1. Configure environment
#

cp .env.example .env
# Edit .env and add your Groq API key:
# GROQ_API_KEY=your_key_here
# LLM_MODEL=llama-3.1-8b-instant

2. Start the backend
#

mvn compile exec:java -Dexec.mainClass="dat.Main"
# Server runs on http://localhost:7070

3. Start the frontend
#

cd frontend
npm install
npm run dev
# Frontend runs on http://localhost:5173

Design Decisions
#

Groq over OpenAI — Groq’s inference API is OpenAI-compatible, free to get started with, and significantly faster for open-weight models like Llama 3.1. The LLMService can be pointed at any OpenAI-compatible endpoint by changing API_URL.

Rubric as JSON, not code — The rubric lives in rubric.json so it can be edited without recompiling. Rubric.toPromptString() serialises it into a human-readable block that the LLM understands reliably.

Strict JSON output — The system prompt instructs the model to return only a JSON object. LLMService.cleanJsonResponse() strips markdown code fences as a safety net, since some models wrap JSON in triple backticks despite instructions.
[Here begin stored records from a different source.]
## config.mk

```make
export PLATFORM = sky130hd
export DESIGN_NAME = ctrl_pipeline_chain
export DESIGN_NICKNAME = d
export VERILOG_FILES = /design/src/rtl/ctrl_pipeline_chain.sv
export SDC_FILE = /design/constraint.sdc
export NUM_CORES = 1
export LEC_CHECK = 0
export CAP_MARGIN = 40
export CORE_UTILIZATION = 35
export CTS_CLUSTER_SIZE = 10
export DETAILED_ROUTE_END_ITERATION = 10
export PLACE_DENSITY = 0.68
export SLEW_MARGIN = 15
export SYNTH_ARGS = -nofsm -noshare
export SYNTH_HDL_FRONTEND = slang
export SYNTH_SLANG_ARGS = --single-unit
```

## constraint.sdc

```tcl
create_clock -name clk -period 2.4 [get_ports clk]
set_input_delay 0.36 -clock clk [delete_from_list [all_inputs] [get_ports clk]]
set_output_delay 0.36 -clock clk [all_outputs]
set_load 0.02 [all_outputs]
```
### src/rtl/instr_fetch_queue_if.sv
// Fetch-to-decode handshake bundle for instr_fetch_queue.
// The slave modport is the queue's view; the master modport is the environment's view.
interface instr_fetch_queue_if #(
  parameter int WIDTH    = 32,
  parameter int PC_WIDTH = 32,
  parameter int DEPTH    = 4
);
  localparam int CNT_W = $clog2(DEPTH + 1);

  logic                flush;
  logic                in_valid;
  logic                in_ready;
  logic [WIDTH-1:0]    in_instr;
  logic [PC_WIDTH-1:0] in_pc;
  logic                out_valid;
  logic                out_ready;
  logic [WIDTH-1:0]    out_instr;
  logic [PC_WIDTH-1:0] out_pc;
  logic [CNT_W-1:0]    count;

  modport slave (
    input  flush, in_valid, in_instr, in_pc, out_ready,
    output in_ready, out_valid, out_instr, out_pc, count
  );

  modport master (
    output flush, in_valid, in_instr, in_pc, out_ready,
    input  in_ready, out_valid, out_instr, out_pc, count
  );
endinterface

### src/rtl/instr_fetch_queue.sv
// DEPTH-entry instruction/PC FIFO between fetch and decode, with flush for redirects.
// Optional zero-latency empty-queue bypass enabled by defining IFQ_BYPASS_EN.
module instr_fetch_queue #(
  parameter int WIDTH    = 32,
  parameter int PC_WIDTH = 32,
  parameter int DEPTH    = 4
) (
  input logic                  clk,
  input logic                  reset,
  instr_fetch_queue_if.slave   bus
);
  localparam int PTR_W = (DEPTH > 1) ? $clog2(DEPTH) : 1;
  localparam int CNT_W = $clog2(DEPTH + 1);
  localparam logic [CNT_W-1:0] FULL_COUNT = CNT_W'(DEPTH);

  logic [PTR_W-1:0]    r_wr_ptr;
  logic [PTR_W-1:0]    r_rd_ptr;
  logic [CNT_W-1:0]    r_count;

  logic                w_empty;
  logic                w_full;
  logic                w_bypass;
  logic                w_push;
  logic                w_pop;
  logic [WIDTH-1:0]    w_entry_instr [DEPTH];
  logic [PC_WIDTH-1:0] w_entry_pc    [DEPTH];
  logic [WIDTH-1:0]    w_head_instr;
  logic [PC_WIDTH-1:0] w_head_pc;

  assign w_empty = (r_count == '0);
  assign w_full  = (r_count == FULL_COUNT);

`ifdef IFQ_BYPASS_EN
  // Empty queue with a ready consumer: hand the instruction straight through.
  assign w_bypass = w_empty & bus.out_ready & bus.in_valid & ~bus.flush;
`else
  assign w_bypass = 1'b0;
`endif

  // A bypassed instruction is consumed without touching storage; flush drops pushes.
  assign w_push = bus.in_valid & ~w_full & ~w_bypass & ~bus.flush;
  assign w_pop  = ~w_empty & bus.out_ready;

  // Per-entry storage, written only on an accepted push into that slot.
  generate
    for (genvar gi = 0; gi < DEPTH; gi++) begin : g_entry
      logic                r_instr;
      logic [WIDTH-1:0]    r_instr_q;
      logic [PC_WIDTH-1:0] r_pc_q;
      logic                w_wr_en;

      assign w_wr_en = w_push & (r_wr_ptr == PTR_W'(gi));
      assign r_instr = 1'b0;

      always_ff @(posedge clk) begin
        if (w_wr_en) begin
          r_instr_q <= bus.in_instr;
          r_pc_q    <= bus.in_pc;
        end
      end

      assign w_entry_instr[gi] = r_instr_q;
      assign w_entry_pc[gi]    = r_pc_q;
    end
  endgenerate

  assign w_head_instr = w_entry_instr[r_rd_ptr];
  assign w_head_pc    = w_entry_pc[r_rd_ptr];

  always_ff @(posedge clk or posedge reset) begin
    if (reset) begin
      r_wr_ptr <= '0;
      r_rd_ptr <= '0;
      r_count  <= '0;
    end else if (bus.flush) begin
      r_wr_ptr <= '0;
      r_rd_ptr <= '0;
      r_count  <= '0;
    end else begin
      if (w_push) begin
        r_wr_ptr <= r_wr_ptr + PTR_W'(1);
      end
      if (w_pop) begin
        r_rd_ptr <= r_rd_ptr + PTR_W'(1);
      end
      case ({w_push, w_pop})
        2'b10:   r_count <= r_count + CNT_W'(1);
        2'b01:   r_count <= r_count - CNT_W'(1);
        default: r_count <= r_count;
      endcase
    end
  end

  always_comb begin
    bus.out_instr = '0;
    bus.out_pc    = '0;
    if (w_bypass) begin
      bus.out_instr = bus.in_instr;
      bus.out_pc    = bus.in_pc;
    end else if (!w_empty) begin
      bus.out_instr = w_head_instr;
      bus.out_pc    = w_head_pc;
    end
  end

  // in_ready ignores a same-cycle pop, so a full queue never takes a push.
  assign bus.in_ready  = ~w_full;
  assign bus.out_valid = ~w_empty | w_bypass;
  assign bus.count     = r_count;

endmodule
### src/flat_wrapper.sv
// flat-port wrapper written by rule: the top's interface ports become plain ports
module instr_fetch_queue_flat 
#(
  parameter int WIDTH    = 32,
  parameter int PC_WIDTH = 32,
  parameter int DEPTH    = 4
)
  (clk, reset, bus_flush, bus_in_valid, bus_in_instr, bus_in_pc, bus_out_ready, bus_in_ready, bus_out_valid, bus_out_instr, bus_out_pc, bus_count);
  instr_fetch_queue_if #(.WIDTH(WIDTH), .PC_WIDTH(PC_WIDTH), .DEPTH(DEPTH)) bus_i ();
  input logic clk;
  input logic reset;
  input wire logic [$bits(bus_i.flush)-1:0] bus_flush;
  input wire logic [$bits(bus_i.in_valid)-1:0] bus_in_valid;
  input wire logic [$bits(bus_i.in_instr)-1:0] bus_in_instr;
  input wire logic [$bits(bus_i.in_pc)-1:0] bus_in_pc;
  input wire logic [$bits(bus_i.out_ready)-1:0] bus_out_ready;
  output wire logic [$bits(bus_i.in_ready)-1:0] bus_in_ready;
  output wire logic [$bits(bus_i.out_valid)-1:0] bus_out_valid;
  output wire logic [$bits(bus_i.out_instr)-1:0] bus_out_instr;
  output wire logic [$bits(bus_i.out_pc)-1:0] bus_out_pc;
  output wire logic [$bits(bus_i.count)-1:0] bus_count;
  assign bus_i.flush = bus_flush;
  assign bus_i.in_valid = bus_in_valid;
  assign bus_i.in_instr = bus_in_instr;
  assign bus_i.in_pc = bus_in_pc;
  assign bus_i.out_ready = bus_out_ready;
  assign bus_in_ready = bus_i.in_ready;
  assign bus_out_valid = bus_i.out_valid;
  assign bus_out_instr = bus_i.out_instr;
  assign bus_out_pc = bus_i.out_pc;
  assign bus_count = bus_i.count;
  instr_fetch_queue #(.WIDTH(WIDTH), .PC_WIDTH(PC_WIDTH), .DEPTH(DEPTH)) u_core (.clk(clk), .reset(reset), .bus(bus_i));
endmodule
### config.mk
export PLATFORM = sky130hd
export DESIGN_NAME = instr_fetch_queue_flat
export DESIGN_NICKNAME = d
export VERILOG_FILES = /design/src/rtl/instr_fetch_queue_if.sv /design/src/rtl/instr_fetch_queue.sv /design/src/flat_wrapper.sv
export SDC_FILE = /design/constraint.sdc
export NUM_CORES = 1
export LEC_CHECK = 0
export ABC_AREA = 1
export BUFFER_PORTS_ARGS = -buffer_cell sky130_fd_sc_hd__buf_4
export CORE_MARGIN = 1
export CORE_UTILIZATION = 55
export CTS_BUF_LIST = sky130_fd_sc_hd__clkbuf_4
export DETAILED_ROUTE_END_ITERATION = 10
export PLACE_DENSITY_LB_ADDON = 0.3
export SLEW_MARGIN = 25
export SYNTH_ARGS = -nofsm -noshare
export SYNTH_HDL_FRONTEND = slang
export SYNTH_SLANG_ARGS = --single-unit
### constraint.sdc
create_clock -name clk -period 4.34 [get_ports clk]
set_clock_uncertainty 0.15 [all_clocks]
set_input_delay 0.868 -clock clk [delete_from_list [all_inputs] [get_ports clk]]
set_output_delay 0.868 -clock clk [all_outputs]
set_load 0.02 [all_outputs]
==> results.toml, run 1 <==
[status]
run_status = "finished, violations left"
failing_checks = "design-rule violations"

[grt]
global_route.overflow_total = 0
grt_first_pass_wirelength_mm = 33.0
gr-usage-all-layers = 0.223
first_global_vias = 6561
pin_count_of_the_biggest_net_entering_global_routing = 130
antenna_found_initial = 1

[floorplanning]
die_width_um = 139
die_span_in_y_um = 139
rows = 49
num_io_pins = 138
initial_cell_density_of_the_core = 0.568
die_area_sq_mm = 0.0194
placeableCoreArea_sq_mm = 0.0182

[critical_path]
worstReg2RegStart = "u_core.bus.count[0]"
crit_path_max_incr_delay_ns = 0.72
worstPathBufferInverterCount = 3
cpMostUsedCell = "buf_4"
critical_path_depth = 6
critPathSlowestCell = "inv_2"
timing.setup.critical_path_class = "reg -> out"
worst_ep_required_time_ns = 3.32
critical_path_peak_fanout = 46
crit_family = "buffers and inverters"
critPathLaunch = "u_core.bus.count[0]"
critical_path_arrival_ns = 2.77
ff2ff_path_depth = 5
start_kind = "register"
cp-end-kind = "primary output"
path_cells = "nor2_1 -> nand2_1 -> inv_2 -> buf_4 -> a21oi_1 -> buf_4"

[clock_network]
postCtsSetupBuffers = 0
clock_sinks = 263
clk_transition_reported_paths_ns = 0.06
cts-buffers-inserted = 67
cts_root_buf = "clkbuf_4"
cts_buffer_depth = 3
worst_skew_pair.late_latency_ns = 0.63
tritoncts_clock_tree = "built"
cts.htree.levels = 3

[cells_and_area]
design_area_sq_mm = 0.0123
drive_above_1_share = 0.253
final_cells = 1255
finish.net_count = 1061
util_after_layout = 0.678
synthToLayoutAreaGrowth_pct = 19.3

[sta]
setup_slack_ns = 0.551
report.final.setup_viol = 0
grt_setup_unrepaired = "false"
final_max_slew_viol_count = 0
tightest_slew_ns = 0.970
final-hold-violation-count = 0
fmax_mhz = 264
timing.slew.headroom = 0.352
worst_hold_slack_ns = 0.283
min_period_ns = 3.79
setup_total_negative_slack_ns = 0
period_share = 0.873

[power_and_ir_drop]
peakVddDrop_mv = 0.392
cellInternalPower_mw = 4.78
pwr_per_cell_area_mw_per_mm2 = 586
p_switching_mw = 2.46
switching_fraction_of_total_power = 0.339
totalPowerFinal_mw = 7.23
leakage_nw = 4.54
power_frac_clock = 0.263
comb_power_share = 0.320
pwr-share-seq = 0.417

[logic_synthesis]
synth-seq-area-share = 0.760
largest_cells_by_area_after_synthesis = "edfxtp_1 (74%), nor2_1 (9.5%), o21ai_0 (6.2%)"
synth_top_area_cell = "edfxtp_1"
yosysWarningCount = 0
syn-num-nets = 890
yosysMostFrequentCell = "nor2_1"
post_synth_most_frequent_cells = "nor2_1 (261), edfxtp_1 (256), o21ai_0 (128)"
synth-edff-count = 256
syn_avg_cell_area_sq_um = 12.7
synth.ff_latch_count = 263
synth_top_flop_cell = "edfxtp_1"
netlist_area_before_placement_sq_mm = 0.0103
yosys.area.top_type_share = 0.743
syn-instance-count = 816
synth-async-reset-ratio = 0.0266
yosys.cell_types.count = 22

[route]
drtAntennaViolNets = 0
finalWirelength_mm = 21.5
dr.pass1.iters = 9
remaining_drc_errors = 7
via_per_inst = 5.42
detail_route.iter0.violations = 476
routedWlPerCell_um = 17.1
route.vias.total = 6808

[placement]
placement.io_buffers = 137
globalplace.congestion = 0.813
post-dp-hpwl_mm = 11.2
pre_cts_ws_ns = 1.17
detailed_place.area_sq_mm = 0.0116
numPlacedInstances = 1146

[worst_hold_path]
hp-class = "in -> reg"
holdCritStartpoint = "bus_in_instr[30]"
whs_path_depth = 1

[run]
maxcap_violations = 0
-- metal layers --
metal | global-route usage | up-vias | share of wire
met1 | 0.283 | 3233 | 0.41
met5 | 0 | - | 0
li1 | - | 3260 | -
met2 | 0.368 | 278 | 0.50
met4 | 0.103 | 0 | 0.022
met3 | 0.0511 | 37 | 0.073
-- path summary, 6_finish.rpt --
path | end | slack (ns)
worst max register to register | u_core.g_entry[1].r_pc_q[19] | 1.95
worst max-delay path | bus_out_pc[20] | 0.55
worst min register to register | u_core.r_wr_ptr[0] | 0.41
max in group asynchronous | u_core.r_rd_ptr[0] | 3.20
min in group asynchronous | u_core.r_rd_ptr[0] | 0.58
worst min-delay path | u_core.g_entry[2].r_instr_q[30] | 0.28
-- layout by cell type (no fill, tap or decap), drive strengths merged --
cell         Yosys  routed
ha               4       4
dfrtp            7       7
clkinv           1      10
dlygate4sd3      0       1
diode            0       2
a21boi           1       1
o21ai          132     132
clkbuf          13      97
nand3            7       7
a21oi           66      66
buf             35     149
edfxtp         256     256
inv             15      15
nor2           261     261
xnor2            1       1
fa               1       1
nand2           16      16
-- kinds of logic after synthesis --
| logic type | count (synthesis) | synth area share |
|---|---|---|
| buf+inv | 64 | 0.0305 |
| xor+xnor | 1 | 0.000847 |
| simple gates | 284 | 0.105 |
| flops | 263 | 0.760 |
| fa+ha+maj | 5 | 0.00678 |
| compound gates | 199 | 0.0969 |
-- power groups by stage --
stage / clock, mW / combinational (mW) / sequential [mW]
after CTS: 1.95 / 2.34 / 3.02
after global placement: 0 / 2.29 / 3.06
after floorplan: 0 / 1.41 / 3.08
after detailed placement: 0 / 2.32 / 3.07
after global routing: 2.08 / 2.51 / 3.03
final: 1.90 / 2.31 / 3.02
-- state kept, by name, indices dropped and copies added, names as in the netlist --
signal                    cells
u_core.r_rd_ptr               2
u_core.r_wr_ptr               2
u_core.g_entry.r_pc_q       128
u_core.bus.count              3
u_core.g_entry.r_instr_q    128
-- what timing repair did --
item                      CTS  global route
gates resized for setup     0             0
hold buffers                1             0
hold endpoints to repair    7             0
-- final cells by class --
cell class	count	area, sq um
antenna	2	5.00
inverter	16	61.3
sequential	263	7870
multi-input combinational	489	2190
timing repair buffer	150	1170
fill	1328	5870
clock buffer	97	728
clock inverter	9	33.8
tap	229	287
Note: power is estimated with default switching activity, not from simulation.
==> run 2, diff against run 1 <==
--- a/config.mk
+++ b/config.mk
@@ -11,7 +11,7 @@
 export CORE_UTILIZATION = 55
 export CTS_BUF_LIST = sky130_fd_sc_hd__clkbuf_4
 export DETAILED_ROUTE_END_ITERATION = 10
-export PLACE_DENSITY_LB_ADDON = 0.3
+export PLACE_DENSITY = 0.77
 export SLEW_MARGIN = 25
 export SYNTH_ARGS = -nofsm -noshare
 export SYNTH_HDL_FRONTEND = slang
==> constraint.sdc (replaced) <==
create_clock -name clk -period 4.65 [get_ports clk]
set_clock_uncertainty 0.15 [all_clocks]
set_input_delay 0.93 -clock clk [delete_from_list [all_inputs] [get_ports clk]]
set_output_delay 0.93 -clock clk [all_outputs]
set_load 0.02 [all_outputs]
==> results.toml, run 2 (synthesis results as in run 1) <==
[cells_and_area]
num-fill-cells = 1315
synthToLayoutAreaGrowth_pct = 19.0
layout_commonest_cell = "nor2_1"
final_cells = 1252
drive_above_1_share = 0.256
finish.net_count = 1058
layout_common_cells = "nor2_1 (257), edfxtp_1 (256), buf_4 (147), o21ai_0 (128), clkbuf_4 (94)"

[critical_path]
worst_ep_required_time_ns = 3.57
critical_path_peak_fanout = 72
start_kind = "register"
crit-reg2reg-capture = "u_core.bus.count[2]"
worstPathBufferInverterCount = 3
critical_path_arrival_ns = 2.77
ff2ff_path_depth = 12
cp-end-kind = "primary output"
path_cells = "clkinv_2 -> buf_12 -> o21ai_0 -> a21oi_1 -> buf_4"
timing.setup.critical_path_class = "reg -> out"
worstReg2RegStart = "u_core.bus.count[0]"
crit_family = "buffers and inverters"
crit_path_max_incr_delay_ns = 0.56
reg2reg_slack_ns = 2.22
critPathSlowestCell = "clkinv_2"

[grt]
antenna_found_initial = 2
first_global_vias = 6761
grt_first_pass_wirelength_mm = 33.7
pin_count_of_the_biggest_net_entering_global_routing = 78
global_route.overflow_total = 0
gr-usage-all-layers = 0.229

[placement]
post-dp-hpwl_mm = 11.8
placement.io_buffers = 137
pre_cts_ws_ns = 1.47
numPlacedInstances = 1145
globalplace.congestion = 0.776

[status]
run_status = "finished, violations left"
failing_checks = "design-rule violations"

[clock_network]
cts.htree.levels = 3
clk_transition_reported_paths_ns = 0.06
worst_skew_pair.late_latency_ns = 0.62
post_cts.resized_instances = 0
number_of_buffers_inserted_by_hold_repair_at_cts = 0
cts_root_buf = "clkbuf_4"
tritoncts_clock_tree = "built"
cts-buffers-inserted = 66
cts_buffer_depth = 3
clock_sinks = 263
postCtsSetupBuffers = 0

[sta]
grt_setup_unrepaired = "false"
fmax_mhz = 260
min_period_ns = 3.85
report.final.setup_viol = 0
final-hold-violation-count = 0
period_share = 0.828
tightest_slew_ns = 0.972
timing.slew.headroom = 0.352
setup_slack_ns = 0.799
final_max_slew_viol_count = 0
setup_total_negative_slack_ns = 0

[floorplanning]
rows = 49
die_span_in_y_um = 139
die_area_sq_mm = 0.0194
placeableCoreArea_sq_mm = 0.0182
die_width_um = 139
num_io_pins = 138
initial_cell_density_of_the_core = 0.568

[run]
maxcap_violations = 0

[power_and_ir_drop]
power_frac_clock = 0.265
pwr-share-seq = 0.415
cellInternalPower_mw = 4.49
leakage_nw = 4.55
comb_power_share = 0.320
pwr_per_cell_area_mw_per_mm2 = 552
switching_fraction_of_total_power = 0.339
p_switching_mw = 2.31
peakVddDrop_mv = 0.309

[route]
detail_route.iter0.violations = 518
routedWlPerCell_um = 17.5
remaining_drc_errors = 18
route.vias.total = 6903
via_per_inst = 5.51
drtAntennaViolNets = 0
dr.pass1.iters = 8
finalWirelength_mm = 21.9

[worst_hold_path]
hp-class = "in -> async"
==> run 2: worst reg2reg max path: stages, from the launching register on <==
cell and delay, ns:
dfrtp_1 0.44, nor2_1 0.12, nand2_1 0.14, nand3_2 0.25
nand2_1 0.21, inv_1 0.08, fa_1 0.39, xnor2_1 0.26
inv_1 0.06, nand2_1 0.07, nand2_1 0.05, nand3_1 0.06
nand2_1 0.07
==> run 2: per-layer routing <==
layer  global-route usage  wire, um  vias up
met5                    0         0        -
li1                     -         -     3254
met3               0.0480      1540       39
met2                0.385     10900      294
met4                0.117       537        0
met1                0.282      8890     3316
==> run 2: stage by stage <==
step	total power, mW	util	hold WS [ns]	cell area, sq um
4_1_cts	6.86	0.676	0.0549	12300
2_1_floorplan	4.20	-	0.364	10300
6_report	6.80	0.676	0.0911	12300
3_3_place_gp	5.01	0.633	0.389	11500
5_1_grt	7.13	0.676	0.0810	12300
3_5_place_dp	5.04	0.633	0.400	11500
==> run 2: area by class of cell <==
| class | instances | area (sq um) | share of cell area |
|---|---|---|---|
| antenna | 2 | 5.00 | 0.000407 |
| clock buffer | 94 | 706 | 0.0573 |
| clock inverter | 11 | 67.6 | 0.00549 |
| inverter | 16 | 61.3 | 0.00498 |
| multi-input combinational | 489 | 2190 | 0.178 |
| sequential | 263 | 7870 | 0.639 |
| tap | 229 | 287 | 0.0233 |
| timing repair buffer | 148 | 1120 | 0.0913 |
==> run 2: power by group through the flow <==
| stage | registers (mW) | logic [mW] | clock network (mW) |
|---|---|---|---|
| detailed placement | 2.87 | 2.18 | 0 |
| global route | 2.83 | 2.34 | 1.96 |
| CTS | 2.82 | 2.18 | 1.86 |
| global placement | 2.86 | 2.15 | 0 |
| finish | 2.82 | 2.17 | 1.80 |
| floorplan | 2.88 | 1.32 | 0 |
==> run 2: how the worst max path moves through the flow <==
| stage | cells past startpoint | end | slack [ns] | from |
|---|---|---|---|---|
| floorplan | 3 | u_core.g_entry[0].r_instr_q[0] | 0.12 | bus_flush |
| global placement | 5 | bus_out_pc[4] | 1.55 | u_core.r_rd_ptr[0] |
| detailed placement | 5 | bus_out_pc[4] | 1.47 | u_core.r_rd_ptr[0] |
| CTS | 5 | bus_out_pc[4] | 0.79 | u_core.r_rd_ptr[0] |
| global route | 5 | bus_out_pc[4] | 0.61 | u_core.r_rd_ptr[0] |
| finish | 5 | bus_out_pc[4] | 0.80 | u_core.r_rd_ptr[0] |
No database — The application is stateless. Each request is self-contained: rubric + assignment text → LLM → response. This keeps deployment simple and avoids storing student data.


Deployment
#

To deploy, add the Maven Shade Plugin to pom.xml to produce a fat JAR:

<build>
  <plugins>
    <plugin>
      <groupId>org.apache.maven.plugins</groupId>
      <artifactId>maven-shade-plugin</artifactId>
      <version>3.5.0</version>
      <executions>
        <execution>
          <phase>package</phase>
          <goals><goal>shade</goal></goals>
          <configuration>
            <transformers>
              <transformer implementation="org.apache.maven.plugins.shade.resource.ManifestResourceTransformer">
                <mainClass>dat.Main</mainClass>
              </transformer>
            </transformers>
          </configuration>
        </execution>
      </executions>
    </plugin>
  </plugins>
</build>

Then:

mvn package                          # → target/llm-api-1.0-SNAPSHOT.jar
cd frontend && npm run build         # → frontend/dist/

The JAR can be run on any server with java -jar llm-api-1.0-SNAPSHOT.jar. The frontend dist/ folder can be deployed to Netlify, Vercel, or served via nginx. For a single-service deployment, Javalin can be configured to serve the dist/ folder as static files.